従来、このような人形の製造方法としては、羊毛を塊状にして、所望の形状に成形する方法が知られている。この方法では、羊毛を芯材として用いるので多量の羊毛が必要である。また、所望の形状に成形するには熟練の技術が必要であり完成に長時間を要するという課題もあった。
羊毛以外の芯材を用いる方法としては、例えば、発泡スチロール製の芯材に羊毛を貼り付けて被着する方法(特許文献1を参照)、および熱硬化性発泡スポンジ製の芯材に針でフェルト状の羊毛を芯材内部に貫入させ被着する方法(特許文献2を参照)等が知られている。
【先行技術文献】
【特許文献】
【0003】
【特許文献1】実用新案登録第3090778号公報
【特許文献1】特開2012-249741号公報
【発明の概要】
【発明が解決しようとする課題】
【0004】
特許文献1に記載の方法では、芯材から羊毛が抜けやすく、特許文献2に記載の方法では、芯材に針が刺さりにくく、被着させた羊毛が芯材から抜けやすいという問題がある。

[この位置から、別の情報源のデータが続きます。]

[src/rtl/ysyx_22041071_rd_arbiter.sv]
// Two-master (IFU/LSU) single-beat read arbiter in front of the AXI read master.
// Define YSYX_22041071_RD_ARB_RR_EN for round-robin arbitration; default is fixed LSU priority.
module ysyx_22041071_rd_arbiter #(
  parameter int unsigned ADDR_W = 64,
  parameter int unsigned DATA_W = 64,
  parameter int unsigned ID_W   = 4,
  parameter int unsigned LEN_W  = 8
) (
  input  logic              clk_i,
  input  logic              reset_i,
  input  logic              ifu_req_valid_i,
  output logic              ifu_req_ready_o,
  input  logic [ADDR_W-1:0] ifu_req_addr_i,
  input  logic [1:0]        ifu_req_size_i,
  output logic              ifu_resp_valid_o,
  output logic [DATA_W-1:0] ifu_resp_data_o,
  output logic [1:0]        ifu_resp_resp_o,
  input  logic              lsu_req_valid_i,
  output logic              lsu_req_ready_o,
  input  logic [ADDR_W-1:0] lsu_req_addr_i,
  input  logic [1:0]        lsu_req_size_i,
  output logic              lsu_resp_valid_o,
  output logic [DATA_W-1:0] lsu_resp_data_o,
  output logic [1:0]        lsu_resp_resp_o,
  output logic              rd_ar_valid_o,
  input  logic              rd_ar_ready_i,
  output logic [ID_W-1:0]   rd_id_o,
  output logic [ADDR_W-1:0] rd_addr_o,
  output logic [LEN_W-1:0]  rd_len_o,
  output logic [1:0]        rd_size_o,
  input  logic              rd_r_valid_i,
  input  logic [DATA_W-1:0] rd_r_data_i,
  input  logic [1:0]        rd_r_resp_i
);

  typedef enum logic [1:0] {StIdle, StIssue, StWait, StResp} state_e;

  state_e              state_q, state_d;
  logic                owner_q;  // 0: IFU, 1: LSU
  logic [ADDR_W-1:0]   addr_q;
  logic [1:0]          size_q;
  logic [DATA_W-1:0]   ifu_data_q, lsu_data_q;
  logic [1:0]          ifu_resp_q, lsu_resp_q;
  logic                grant_ifu, grant_lsu;
  logic                idle, accept, capture;

`ifdef YSYX_22041071_RD_ARB_RR_EN
  logic last_q;  // last granted port: 0 IFU, 1 LSU

  // On a tie the port that was not granted last wins.
  always_comb begin
    grant_lsu = lsu_req_valid_i & (~ifu_req_valid_i | ~last_q);
    grant_ifu = ifu_req_valid_i & (~lsu_req_valid_i | last_q);
  end

  always_ff @(posedge clk_i or posedge reset_i) begin
    if (reset_i) begin
      last_q <= 1'b0;
    end else if (accept) begin
      last_q <= grant_lsu;
    end
  end
`else
  always_comb begin
    grant_lsu = lsu_req_valid_i;
    grant_ifu = ifu_req_valid_i & ~lsu_req_valid_i;
  end
`endif

  // Ready is masked by reset so every output reads 0 while reset is held.
  assign idle    = (state_q == StIdle) & ~reset_i;
  assign accept  = idle & (grant_ifu | grant_lsu);
  assign capture = (state_q == StWait) & rd_r_valid_i;

  always_comb begin
    state_d = state_q;
    unique case (state_q)
      StIdle:  if (accept) state_d = StIssue;
      StIssue: if (rd_ar_ready_i) state_d = StWait;
      StWait:  if (rd_r_valid_i) state_d = StResp;
      StResp:  state_d = StIdle;
      default: state_d = StIdle;
    endcase
  end

  always_ff @(posedge clk_i or posedge reset_i) begin
    if (reset_i) begin
      state_q    <= StIdle;
      owner_q    <= 1'b0;
      addr_q     <= '0;
      size_q     <= '0;
      ifu_data_q <= '0;
      ifu_resp_q <= '0;
      lsu_data_q <= '0;
      lsu_resp_q <= '0;
    end else begin
      state_q <= state_d;
      if (accept) begin
        owner_q <= grant_lsu;
        addr_q  <= grant_lsu ? lsu_req_addr_i : ifu_req_addr_i;
        size_q  <= grant_lsu ? lsu_req_size_i : ifu_req_size_i;
      end
      if (capture) begin
        if (owner_q) begin
          lsu_data_q <= rd_r_data_i;
          lsu_resp_q <= rd_r_resp_i;
        end else begin
          ifu_data_q <= rd_r_data_i;
          ifu_resp_q <= rd_r_resp_i;
        end
      end
    end
  end

  always_comb begin
    ifu_req_ready_o  = idle & grant_ifu;
    lsu_req_ready_o  = idle & grant_lsu;
    rd_ar_valid_o    = (state_q == StIssue);
    rd_id_o          = ID_W'(owner_q);
    rd_addr_o        = addr_q;
    rd_len_o         = '0;
    rd_size_o        = size_q;
    ifu_resp_valid_o = (state_q == StResp) & ~owner_q;
    lsu_resp_valid_o = (state_q == StResp) & owner_q;
    ifu_resp_data_o  = ifu_data_q;
    ifu_resp_resp_o  = ifu_resp_q;
    lsu_resp_data_o  = lsu_data_q;
    lsu_resp_resp_o  = lsu_resp_q;
  end

endmodule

本発明の課題は、芯材に羊毛を被着させやすく、被着させた羊毛が抜けにくい人形芯材用ポリウレタンフォーム及び当該ポリウレタンフォームを用いた人形の製造方法を提供することにある。
【課題を解決するための手段】
【0005】
本発明者らは、上記の課題を解決すべく鋭意検討した結果、本発明に到達した。
即ち本発明は、以下の通りである。
[1]ポリオール成分とポリイソシアネート成分とを反応させてなるポリウレタンフォームであって、ポリウレタンフォームのC硬度が3~40であり、引っ張り破断伸びが30~200%である、人形芯材用のポリウレタンフォーム。
[2]前記ポリオール成分がポリエーテルポリオールを含む[1]に記載の人形芯材用のポリウレタンフォーム。
[3]前記ポリイソシアネート成分が芳香族ポリイソシアネートを含む[1]または[2]に記載の人形芯材用のポリウレタンフォーム。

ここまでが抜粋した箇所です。